Backbone Bottlenecks

backbone congestionAfter upgrading to VDSL vectoring with a 100 Mbit/s downlink and 40 Mbit/s uplink in Cologne recently, I soon figured out what to do with the additional uplink speed: Advanced synchronization with my network behind a fiber line in Paris. Equally soon I noticed that no longer is my access link the bottleneck but rather under-dimensioned backbone links. So I had to find a way to creatively route my traffic around the problem.

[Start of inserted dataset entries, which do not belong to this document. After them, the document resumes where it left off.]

File: src/rtl/mult_dispatch.sv
// Dispatcher that queues operand pairs and drives one external Multiplier at a
// time, with a stale-flag guard, a completion timeout and a held result.
module mult_dispatch
    import mult_pkg::*;
#(
    parameter int WIDTH   = DEF_WIDTH,
    parameter int DEPTH   = DEF_DEPTH,
    parameter int TIMEOUT = timeout_default(WIDTH)
) (
    input  logic                       clk,
    input  logic                       rst,
    input  logic                       in_valid,
    output logic                       in_ready,
    input  logic [WIDTH-1:0]           in_multiplier,
    input  logic [WIDTH-1:0]           in_multiplicand,
    output logic                       start,
    output logic [WIDTH-1:0]           multiplier,
    output logic [WIDTH-1:0]           multiplicand,
    input  logic [2*WIDTH-1:0]         product,
    input  logic                       productDone,
    output logic                       out_valid,
    input  logic                       out_ready,
    output logic [2*WIDTH-1:0]         out_product,
    output logic                       out_timeout,
    output logic [$clog2(DEPTH+1)-1:0] count
);

    localparam int WCNT_W = $clog2(TIMEOUT + 1);
    localparam logic [WCNT_W-1:0] TIMEOUT_C = WCNT_W'(TIMEOUT);
    localparam logic [WCNT_W-1:0] GUARD_C   = WCNT_W'(1);

    state_e               state_q, state_d;
    logic [WIDTH-1:0]     mult_q, mult_d;
    logic [WIDTH-1:0]     mcand_q, mcand_d;
    logic [WCNT_W-1:0]    wait_cnt_q, wait_cnt_d;
    logic [2*WIDTH-1:0]   out_product_q, out_product_d;
    logic                 out_timeout_q, out_timeout_d;
    logic                 fifo_pop, fifo_full;
    logic [2*WIDTH-1:0]   fifo_head;

    mult_operand_fifo #(
        .DATA_W (2 * WIDTH),
        .DEPTH  (DEPTH)
    ) u_fifo (
        .clk     (clk),
        .rst     (rst),
        .push_i  (in_valid && in_ready),
        .data_i  ({in_multiplier, in_multiplicand}),
        .pop_i   (fifo_pop),
        .head_o  (fifo_head),
        .count_o (count),
        .full_o  (fifo_full)
    );

    assign in_ready     = !fifo_full;
    assign start        = (state_q == ST_ISSUE);
    assign out_valid    = (state_q == ST_HOLD);
    assign multiplier   = mult_q;
    assign multiplicand = mcand_q;
    assign out_product  = out_product_q;
    assign out_timeout  = out_timeout_q;

    always_comb begin
        state_d       = state_q;
        mult_d        = mult_q;
        mcand_d       = mcand_q;
        wait_cnt_d    = wait_cnt_q;
        out_product_d = out_product_q;
        out_timeout_d = out_timeout_q;
        fifo_pop      = 1'b0;

        case (state_q)
            ST_IDLE: begin
                // Operands are latched on entry so they are valid alongside start.
                if (count != '0) begin
                    state_d = ST_ISSUE;
                    mult_d  = fifo_head[2*WIDTH-1:WIDTH];
                    mcand_d = fifo_head[WIDTH-1:0];
                end
            end
            ST_ISSUE: begin
                fifo_pop   = 1'b1;
                wait_cnt_d = GUARD_C;
                state_d    = ST_WAIT;
            end
            ST_WAIT: begin
                if (productDone && (wait_cnt_q != GUARD_C)) begin
                    out_product_d = product;
                    out_timeout_d = 1'b0;
                    wait_cnt_d    = '0;
                    state_d       = ST_HOLD;
                end else if (wait_cnt_q == TIMEOUT_C) begin
                    out_product_d = '0;
                    out_timeout_d = 1'b1;
                    wait_cnt_d    = '0;
                    state_d       = ST_HOLD;
                end else begin
                    wait_cnt_d = wait_cnt_q + WCNT_W'(1);
                end
            end
            ST_HOLD: begin
                if (out_ready) state_d = ST_IDLE;
            end
            default: state_d = ST_IDLE;
        endcase
    end

    always_ff @(posedge clk or posedge rst) begin
        if (rst) begin
            state_q       <= ST_IDLE;
            mult_q        <= '0;
            mcand_q       <= '0;
            wait_cnt_q    <= '0;
            out_product_q <= '0;
            out_timeout_q <= 1'b0;
        end else begin
            state_q       <= state_d;
            mult_q        <= mult_d;
            mcand_q       <= mcand_d;
            wait_cnt_q    <= wait_cnt_d;
            out_product_q <= out_product_d;
            out_timeout_q <= out_timeout_d;
        end
    end

endmodule

File: config.mk
export PLATFORM = sky130hd
export DESIGN_NAME = mult_dispatch
export DESIGN_NICKNAME = d
export VERILOG_FILES = /design/src/rtl/mult_pkg.sv /design/src/rtl/mult_operand_fifo.sv /design/src/rtl/mult_dispatch.sv
export SDC_FILE = /design/constraint.sdc
export NUM_CORES = 1
export LEC_CHECK = 0
export ABC_AREA = 1
export ABC_CLOCK_PERIOD_IN_PS = 2200
export BUFFER_PORTS_ARGS = -buffer_cell sky130_fd_sc_hd__buf_2
export CAP_MARGIN = 20
export CORE_UTILIZATION = 50
export CTS_BUF_LIST = sky130_fd_sc_hd__clkbuf_8
export CTS_CLUSTER_DIAMETER = 40
export DETAILED_ROUTE_END_ITERATION = 6
export PLACE_DENSITY = 0.71
export SLEW_MARGIN = 0
export SYNTH_ARGS = -nofsm -noshare
export SYNTH_HDL_FRONTEND = slang
export SYNTH_SLANG_ARGS = --single-unit
File: constraint.sdc
create_clock -name clk -period 2.2 [get_ports clk]
set_input_delay 0.22 -clock clk [delete_from_list [all_inputs] [get_ports clk]]
set_output_delay 0.22 -clock clk [all_outputs]
set_load 0.005 [all_outputs]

While most of my servers automatically synchronize over night and usually at the full speed my lines have to offer, i.e. 40 Mbit/s, I have some machines that I occasionally interact during daytime and in the evening and data transfers of several gigabytes at a time are not an exception. In other words, if there is a throughput problem it immediately becomes apparent. And I soon noticed that especially during evening hours, the backbone links can’t by far support such data rates and there is significant packet loss. To further investigate I started running a script that automatically transferred data once an hour to see what the throughput is. Quite to my surprise it soon showed that throughput is usually o.k. until around 8 pm in the evening at which time there is a sharp and dramatic drop in throughput from 40 Mbit/s down to 2-4 Mbit/s or even less and a massive increase in packet loss. Things get back to normal at around midnight.

Obviously this is quite unsatisfactory so I started experimenting. Instead of directly communicating between my Cologne and Paris sites, I established SSH tunnels from each end to a server located in the cloud. When using this detour I get full speed at any time during the day. A traceroute from each end shows that different backbone links are used which seem not to suffer from congestion. I’ve been observing this for at least two months now and things have not really improved, somebody really doesn’t care that their transit or peering is hopelessly under-dimensioned for evening traffic.

I could start complaining now but what are the chances that things would change? Probably not very high so I won’t even bother. Instead, I’ve made sure my semi-automatic man-in-the-middle SSH setup works without too much hassle and rather work around the problem creatively.